Rembrandt masterpiece tops museum's offerings

2/16/2002
BY REBEKAH SCOTT
BLADE STAFF WRITER

Toledo Museum of Art began its 101st year with a bang: It is adding a Rembrandt masterpiece to its collection.

Christ Crucified Between Two Thieves,” more commonly known as The Three Crosses, is one of the greatest of all Rembrandt drypoints, monumental in scale, technique, and emotional resonance,” announced Julie Mellby, the museum's graphic arts associate curator. “It's one of the greatest works in the entire history of art, and we now own one of the most remarkable impressions of this print that I, personally, have ever seen. As soon as we can get it framed and find the right spot, it will be on view for you all to enjoy. Good for us!”

The Toledo Museum of Art stands at 2445 Monroe St. in Toledo's Old West End neighborhood. Its collection is small by international standards, but mighty by anybody's - and as Ms. Mellby will testify, it grows a little each year.

The first appearance of the Rembrandt print is only one of several special events coming up soon.

Like most leading art museums, Toledo hosts and creates traveling, limited-engagement exhibits and art shows.

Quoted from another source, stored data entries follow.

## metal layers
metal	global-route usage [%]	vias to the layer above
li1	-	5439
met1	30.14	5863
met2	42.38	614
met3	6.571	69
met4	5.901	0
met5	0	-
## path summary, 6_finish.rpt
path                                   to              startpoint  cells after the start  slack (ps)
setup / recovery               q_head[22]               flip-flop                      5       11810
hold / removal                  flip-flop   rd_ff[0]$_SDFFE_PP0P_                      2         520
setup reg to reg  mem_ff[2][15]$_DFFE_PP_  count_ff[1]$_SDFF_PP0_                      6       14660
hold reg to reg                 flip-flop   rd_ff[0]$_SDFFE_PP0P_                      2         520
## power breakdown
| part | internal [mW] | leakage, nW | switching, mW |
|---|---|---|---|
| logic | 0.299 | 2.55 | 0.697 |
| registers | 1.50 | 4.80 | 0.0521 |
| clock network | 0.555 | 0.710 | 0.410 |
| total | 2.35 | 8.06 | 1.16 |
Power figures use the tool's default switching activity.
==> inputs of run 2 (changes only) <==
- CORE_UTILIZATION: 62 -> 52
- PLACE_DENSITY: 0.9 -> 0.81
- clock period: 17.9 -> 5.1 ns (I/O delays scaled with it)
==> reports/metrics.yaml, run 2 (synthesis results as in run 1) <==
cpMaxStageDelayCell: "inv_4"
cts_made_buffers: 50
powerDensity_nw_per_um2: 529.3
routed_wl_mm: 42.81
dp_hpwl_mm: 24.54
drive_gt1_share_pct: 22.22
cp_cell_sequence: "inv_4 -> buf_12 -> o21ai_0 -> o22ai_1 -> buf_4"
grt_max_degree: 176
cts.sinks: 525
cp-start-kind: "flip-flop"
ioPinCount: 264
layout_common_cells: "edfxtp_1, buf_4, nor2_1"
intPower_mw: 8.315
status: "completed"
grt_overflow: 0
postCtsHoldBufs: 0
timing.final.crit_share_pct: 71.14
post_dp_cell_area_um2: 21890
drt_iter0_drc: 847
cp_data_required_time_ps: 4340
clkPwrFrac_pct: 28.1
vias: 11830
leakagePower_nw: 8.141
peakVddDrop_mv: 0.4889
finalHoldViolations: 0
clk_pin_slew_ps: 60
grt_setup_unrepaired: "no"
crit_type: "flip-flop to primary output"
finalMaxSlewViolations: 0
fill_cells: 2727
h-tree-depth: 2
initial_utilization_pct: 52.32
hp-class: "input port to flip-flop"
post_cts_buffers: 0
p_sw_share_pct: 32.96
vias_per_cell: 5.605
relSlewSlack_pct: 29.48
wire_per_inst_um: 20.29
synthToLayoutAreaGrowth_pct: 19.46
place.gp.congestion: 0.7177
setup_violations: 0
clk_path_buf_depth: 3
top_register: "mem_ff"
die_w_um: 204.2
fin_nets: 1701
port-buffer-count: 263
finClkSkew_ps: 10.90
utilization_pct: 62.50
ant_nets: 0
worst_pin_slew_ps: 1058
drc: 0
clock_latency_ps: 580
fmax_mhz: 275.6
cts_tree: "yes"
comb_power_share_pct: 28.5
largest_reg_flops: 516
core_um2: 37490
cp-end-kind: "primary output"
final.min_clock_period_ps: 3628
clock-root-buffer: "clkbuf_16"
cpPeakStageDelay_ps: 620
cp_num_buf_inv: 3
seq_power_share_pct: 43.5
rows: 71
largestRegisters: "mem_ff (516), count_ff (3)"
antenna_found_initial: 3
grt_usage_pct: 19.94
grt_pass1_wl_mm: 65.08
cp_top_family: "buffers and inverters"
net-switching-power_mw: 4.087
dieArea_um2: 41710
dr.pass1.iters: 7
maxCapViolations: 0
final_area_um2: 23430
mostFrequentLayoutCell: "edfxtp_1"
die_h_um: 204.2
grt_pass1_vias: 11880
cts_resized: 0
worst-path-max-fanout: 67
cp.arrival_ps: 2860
$ cat src/design/campu_result_buf.sv
// Result buffer: holds the kept pixels of one transfer and sends them one per cycle while out_stall is low.
// Frees itself in the cycle the last pixel leaves so the next run loads at once.
// Depends on campu_pkg.
`timescale 1ns / 1ps

module campu_result_buf (
    input  logic                  clk,
    input  logic                  rst_n,
    input  campu_pkg::run_ctrl_t  ctrl,
    input  campu_pkg::pixel_run_t pixels,
    output logic                  free,
    output logic                  out_valid,
    input  logic                  out_stall,
    output logic [7:0]            pixel_value,
    output logic                  last_of_run,
    output logic                  line_done
);
    import campu_pkg::*;

    pixel_run_t       pix_reg;
    logic             done_reg;
    logic             busy_reg;
    logic             busy_next;
    logic [RUN_W-1:0] cnt_reg;
    logic [RUN_W-1:0] idx_reg;
    logic [RUN_W-1:0] idx_next;
    logic             take;
    logic             last;

    assign take = busy_reg && !out_stall;
    assign last = (idx_reg == cnt_reg - 3'd1);
    assign free = !busy_reg || (take && last);

    assign out_valid   = busy_reg;
    assign pixel_value = pix_reg[idx_reg];
    assign last_of_run = last;
    assign line_done   = done_reg;

    always_comb
    begin
        busy_next = busy_reg;
        idx_next  = idx_reg;
        if (ctrl.load)
        begin
            busy_next = 1'b1;
            idx_next  = '0;
        end
        else if (take)
        begin
            if (last)
                busy_next = 1'b0;
            else
                idx_next = idx_reg + 3'd1;
        end
    end

    always_ff @(posedge clk or negedge rst_n)
    begin
        if (!rst_n)
        begin
            busy_reg <= 1'b0;
            idx_reg  <= '0;
            cnt_reg  <= '0;
        end
        else
        begin
            busy_reg <= busy_next;
            idx_reg  <= idx_next;
            if (ctrl.load)
                cnt_reg <= ctrl.kept;
        end
    end

    always_ff @(posedge clk)
    begin
        if (ctrl.load)
        begin
            pix_reg  <= pixels;
            done_reg <= ctrl.line_done;
        end
    end

`ifndef SYNTHESIS
    a_idx_in_run: assert property (@(posedge clk) disable iff (!rst_n)
        busy_reg |-> (idx_reg < cnt_reg))
        else $error("result index past run length");

    a_no_overwrite: assert property (@(posedge clk) disable iff (!rst_n)
        ctrl.load |-> (free && ctrl.kept != 3'd0))
        else $error("run loaded over pending results or empty");

    a_advance: assert property (@(posedge clk) disable iff (!rst_n)
        (take && !last && !ctrl.load) |=> (busy_reg && idx_reg == $past(idx_reg) + 3'd1))
        else $error("result index did not advance");
`endif

endmodule
interface srs_out_if;
  logic                              valid;
  logic                              ready;
  logic signed [srs_pkg::OUT_W-1:0]  left_out;
  logic signed [srs_pkg::OUT_W-1:0]  right_out;
  logic                              run_last;
  logic                              block_end;

  modport source (output valid, left_out, right_out, run_last, block_end, input ready);
  modport sink   (input valid, left_out, right_out, run_last, block_end, output ready);
endinterface
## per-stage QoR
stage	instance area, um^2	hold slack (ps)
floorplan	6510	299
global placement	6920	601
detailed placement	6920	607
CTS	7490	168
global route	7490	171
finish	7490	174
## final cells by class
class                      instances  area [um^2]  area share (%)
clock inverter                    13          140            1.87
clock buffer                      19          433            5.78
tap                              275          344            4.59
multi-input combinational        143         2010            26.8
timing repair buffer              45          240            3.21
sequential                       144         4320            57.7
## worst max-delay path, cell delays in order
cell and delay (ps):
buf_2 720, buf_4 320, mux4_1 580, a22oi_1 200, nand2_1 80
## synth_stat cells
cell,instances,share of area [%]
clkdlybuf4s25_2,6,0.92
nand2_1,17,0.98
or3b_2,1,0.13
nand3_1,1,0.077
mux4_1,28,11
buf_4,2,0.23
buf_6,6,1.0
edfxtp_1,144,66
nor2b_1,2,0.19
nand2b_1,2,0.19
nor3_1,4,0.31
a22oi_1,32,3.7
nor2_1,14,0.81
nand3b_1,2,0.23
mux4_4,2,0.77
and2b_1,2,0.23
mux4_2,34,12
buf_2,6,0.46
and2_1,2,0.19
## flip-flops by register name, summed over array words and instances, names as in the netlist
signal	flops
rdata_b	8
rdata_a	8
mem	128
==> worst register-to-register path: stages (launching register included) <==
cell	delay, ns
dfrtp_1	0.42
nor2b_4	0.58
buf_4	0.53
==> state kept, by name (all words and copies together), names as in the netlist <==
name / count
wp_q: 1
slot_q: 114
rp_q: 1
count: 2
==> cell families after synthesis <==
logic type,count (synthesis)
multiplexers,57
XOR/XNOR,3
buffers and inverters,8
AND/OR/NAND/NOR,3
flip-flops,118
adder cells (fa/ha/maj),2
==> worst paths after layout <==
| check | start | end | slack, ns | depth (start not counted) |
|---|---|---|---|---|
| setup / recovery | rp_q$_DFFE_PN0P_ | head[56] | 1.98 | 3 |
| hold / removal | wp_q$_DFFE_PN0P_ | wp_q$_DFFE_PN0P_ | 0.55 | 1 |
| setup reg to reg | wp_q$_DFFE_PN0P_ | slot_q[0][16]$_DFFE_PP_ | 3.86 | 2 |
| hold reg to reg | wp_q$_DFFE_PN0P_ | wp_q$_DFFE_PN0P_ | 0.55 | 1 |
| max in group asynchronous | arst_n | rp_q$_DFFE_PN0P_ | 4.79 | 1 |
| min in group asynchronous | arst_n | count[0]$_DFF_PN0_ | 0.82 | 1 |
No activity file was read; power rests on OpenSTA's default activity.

This one is huge: Curator Davira Taragin has worked for several years on “The Alliance of Art and Industry: Toledo Designs for a Modern America.” This will fill Canaday Gallery March 24 to June 16 with scooters, chairs, perfume atomizers, and Jeep fenders designed in Toledo by a leading-edge crew of industrial designers. The show will illustrate how the art museum worked with local industries such as DeVilbiss, Toledo Scale, Jeep, and L-O-F to create household items that were beautiful as well as functional - while promoting Toledo as an ideal place to live and work.

Architect and designer Michael Graves will speak at the museum April 14, part of the Ohio Humanities Council's 2002 Ohio Forum series. His “Designing for the Consumer” talk is meant to complement the Canaday design show, and should show how the designer can continuously refine popular taste by giving buyers a better choice in teapots, vases, T-shirts, and cuff-links.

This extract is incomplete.